Following the map we got, the museum seemed our next logical step. It was small and fairly nice, but all the signs were in Japanese. They told about the history and events of the town, and they also had large collections of dolls engaged in a few activities. There was also a traditional dance demonstration every hour and we got some shitake mushroom soup samples (delicious!).


One of the main reasons Rhonja really wanted to visit Gujo though, is because it’s the home of the plastic food samples! Japanese restaurants often have food samples on display outside so you can see what kind of stuff you can order and apparently 60% of the stuff comes from Gujo.
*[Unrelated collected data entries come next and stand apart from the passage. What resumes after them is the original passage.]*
`src/rtl/mixer_accum.sv`:
```
`default_nettype none
// ============================================================================
// Module      : mixer_accum
// Description : Multi-channel mix sequencer/accumulator. On each frame
//               strobe it reads NCH (sample, gain) pairs from the channel
//               register file, issues one pair per cycle to an external
//               pipelined Q1.23 multiplier, follows the products with a tag
//               pipeline, and sums them. It then emits one saturated 24-bit
//               mixed sample per frame.
// Revision    : 1.0  initial release
// ============================================================================
module mixer_accum #(
  parameter int NCH        = 4,
  parameter int CH_BITS    = 2,
  parameter int MP_LATENCY = 6
) (
  input  logic               clk,
  input  logic               rst_n,
  input  logic               frame_i,
  output logic [CH_BITS-1:0] ch_sel_o,
  input  logic [23:0]        sample_i,
  input  logic [23:0]        gain_i,
  output logic [23:0]        mpcand_o,
  output logic [23:0]        mplier_o,
  input  logic [23:0]        mprod_i,
  output logic [23:0]        mix_o,
  output logic               mix_valid_o,
  output logic               busy_o,
  output logic               ovf_o
);

  // The accumulator has enough headroom for NCH full-scale products plus a
  // sign bit, so the running sum never wraps before the final clamp.
  localparam int ACC_W = 24 + CH_BITS + 1;

  localparam logic signed [ACC_W-1:0] SAT_MAX = {{(ACC_W-24){1'b0}}, 24'h7fffff};
  localparam logic signed [ACC_W-1:0] SAT_MIN = {{(ACC_W-24){1'b1}}, 24'h800000};

  typedef enum logic [1:0] {
    ST_IDLE  = 2'd0,
    ST_ISSUE = 2'd1,
    ST_DRAIN = 2'd2
  } state_t;

  state_t                    state_q, state_d;
  logic [CH_BITS-1:0]        ch_sel_q, ch_sel_d;
  logic [23:0]               mpcand_q, mpcand_d;
  logic [23:0]               mplier_q, mplier_d;
  logic signed [ACC_W-1:0]   acc_q, acc_d;
  logic [23:0]               mix_q, mix_d;
  logic                      mix_valid_q, mix_valid_d;
  logic                      busy_q, busy_d;
  logic                      ovf_q, ovf_d;

  // The operand-stage tag travels alongside mpcand_o/mplier_o. The
  // MP_LATENCY-deep pipeline behind it mirrors the multiplier's internal
  // stages, so the pipeline output lines up with mprod_i.
  logic                      op_valid_q, op_valid_d;
  logic                      op_last_q, op_last_d;
  logic [MP_LATENCY-1:0]     tag_valid_q, tag_valid_d;
  logic [MP_LATENCY-1:0]     tag_last_q, tag_last_d;

  logic                      tag_out_valid;
  logic                      tag_out_last;
  logic signed [ACC_W-1:0]   prod_ext;
  logic signed [ACC_W-1:0]   sum;
  logic                      last_ch;

  assign tag_out_valid = tag_valid_q[MP_LATENCY-1];
  assign tag_out_last  = tag_last_q[MP_LATENCY-1];
  assign prod_ext      = {{(ACC_W-24){mprod_i[23]}}, mprod_i};
  assign sum           = acc_q + prod_ext;
  assign last_ch       = (ch_sel_q == CH_BITS'(NCH - 1));

  generate
    if (MP_LATENCY > 1) begin : g_tag_shift
      // Shift the tag pipeline by one stage every cycle.
      always_comb begin
        tag_valid_d = {tag_valid_q[MP_LATENCY-2:0], op_valid_q};
        tag_last_d  = {tag_last_q[MP_LATENCY-2:0], op_last_q};
      end
    end else begin : g_tag_single
      // Single-stage multiplier: the pipeline is one register deep.
      always_comb begin
        tag_valid_d = op_valid_q;
        tag_last_d  = op_last_q;
      end
    end
  endgenerate

  // Sequencer next state, operand issue and product accumulation.
  always_comb begin
    state_d     = state_q;
    ch_sel_d    = ch_sel_q;
    mpcand_d    = '0;
    mplier_d    = '0;
    op_valid_d  = 1'b0;
    op_last_d   = 1'b0;
    acc_d       = acc_q;
    mix_d       = mix_q;
    mix_valid_d = 1'b0;
    busy_d      = busy_q;
    ovf_d       = ovf_q;

    case (state_q)
      ST_IDLE: begin
        if (frame_i) begin
          state_d  = ST_ISSUE;
          busy_d   = 1'b1;
          acc_d    = '0;
          ch_sel_d = '0;
        end
      end
      ST_ISSUE: begin
        mpcand_d   = sample_i;
        mplier_d   = gain_i;
        op_valid_d = 1'b1;
        op_last_d  = last_ch;
        if (last_ch) begin
          ch_sel_d = '0;
          state_d  = ST_DRAIN;
        end else begin
          ch_sel_d = ch_sel_q + 1'b1;
        end
      end
      ST_DRAIN: begin
        // Operands stay zero while the remaining products return.
      end
      default: begin
        state_d = ST_IDLE;
      end
    endcase

    // Products are only taken when their tag reaches the pipeline output.
    // The last one closes the frame.
    if (tag_out_valid) begin
      if (tag_out_last) begin
        if (sum > SAT_MAX) begin
          mix_d = 24'h7fffff;
          ovf_d = 1'b1;
        end else if (sum < SAT_MIN) begin
          mix_d = 24'h800000;
          ovf_d = 1'b1;
        end else begin
          mix_d = sum[23:0];
          ovf_d = 1'b0;
        end
        mix_valid_d = 1'b1;
        busy_d      = 1'b0;
        acc_d       = '0;
        state_d     = ST_IDLE;
      end else begin
        acc_d = sum;
      end
    end
  end

  // State registers. Reset also aborts any frame in flight.
  always_ff @(posedge clk) begin
    if (!rst_n) begin
      state_q     <= ST_IDLE;
      ch_sel_q    <= '0;
      mpcand_q    <= '0;
      mplier_q    <= '0;
      op_valid_q  <= 1'b0;
      op_last_q   <= 1'b0;
      tag_valid_q <= '0;
      tag_last_q  <= '0;
      acc_q       <= '0;
      mix_q       <= '0;
      mix_valid_q <= 1'b0;
      busy_q      <= 1'b0;
      ovf_q       <= 1'b0;
    end else begin
      state_q     <= state_d;
      ch_sel_q    <= ch_sel_d;
      mpcand_q    <= mpcand_d;
      mplier_q    <= mplier_d;
      op_valid_q  <= op_valid_d;
      op_last_q   <= op_last_d;
      tag_valid_q <= tag_valid_d;
      tag_last_q  <= tag_last_d;
      acc_q       <= acc_d;
      mix_q       <= mix_d;
      mix_valid_q <= mix_valid_d;
      busy_q      <= busy_d;
      ovf_q       <= ovf_d;
    end
  end

  assign ch_sel_o    = ch_sel_q;
  assign mpcand_o    = mpcand_q;
  assign mplier_o    = mplier_q;
  assign mix_o       = mix_q;
  assign mix_valid_o = mix_valid_q;
  assign busy_o      = busy_q;
  assign ovf_o       = ovf_q;

endmodule
`default_nettype wire

```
Some of the stores offer workshops where you can make your own which sounded like a lot of fun!
We located one store that offered workshops, but unfortunately to make tempura shrimp we would have to wait 1,5 hours. However, if we wanted to make our own fruit dessert with a note-holder we could do that right away. Though the tempura would’ve been a more hands-on thing this was a lot of fun to do as well. You got to choose a type of cup (round or heart shaped) and 5 items (strawberry, pineapple, kiwi, tangerine, blueberry, chocolate or maraschino cherry). The cream holds it together like glue.


After this and some scenic views, we spent our coupons on a fake cookie keychain, some local sake and crunchy cookies! Marcel also bought a fake takoyaki keychain because he has some fond memories concerning takoyaki.

Gujo Hachiman was definitely worth the trip out there! Upon returning to Nagoya we headed out for dinner and our favourite after-dinner activity – the arcade!
We started with some pop-n-music and Marcel really wanted to play some coin-dozers. The dozers here are pretty neat as they seat 2 at a machine (convenient) and they have mini-games while you play that give you more coins in the machine! Obviously we didn’t have a clue what we were doing. We did have a few buttons which sometimes would light up and we would press, but they might’ve well been duds for all we know. We didn’t win anything, but we did have a blast!